EXERCISE AIM: Return, word for word, the lines running from the one that contains "set_output_delay 0.64 -clock" to the final line of the listing below.
****************
<file path="config.mk">
export PLATFORM = sky130hd
export DESIGN_NAME = stage_m_flat
export DESIGN_NICKNAME = d
export VERILOG_FILES = /design/src/rtl/stage_m_if.sv /design/src/rtl/stage_m.sv /design/src/flat_wrapper.sv
export SDC_FILE = /design/constraint.sdc
export NUM_CORES = 1
export LEC_CHECK = 0
export ABC_AREA = 1
export CAP_MARGIN = 20
export CORE_ASPECT_RATIO = 0.8
export CORE_UTILIZATION = 45
export DETAILED_ROUTE_END_ITERATION = 7
export MAX_ROUTING_LAYER = met4
export PLACE_DENSITY = 0.95
export SYNTH_ARGS = -nofsm -noshare
export SYNTH_HDL_FRONTEND = slang
export SYNTH_SLANG_ARGS = --single-unit
</file>
<file path="constraint.sdc">
create_clock -name clk -period 3.2 [get_ports clk]
set_input_delay 0.64 -clock clk [delete_from_list [all_inputs] [get_ports clk]]
set_output_delay 0.64 -clock clk [all_outputs]
set_load 0.03 [all_outputs]
</file>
****************
SOLUTION FOR THIS EXERCISE:
set_output_delay 0.64 -clock clk [all_outputs]
set_load 0.03 [all_outputs]
</file>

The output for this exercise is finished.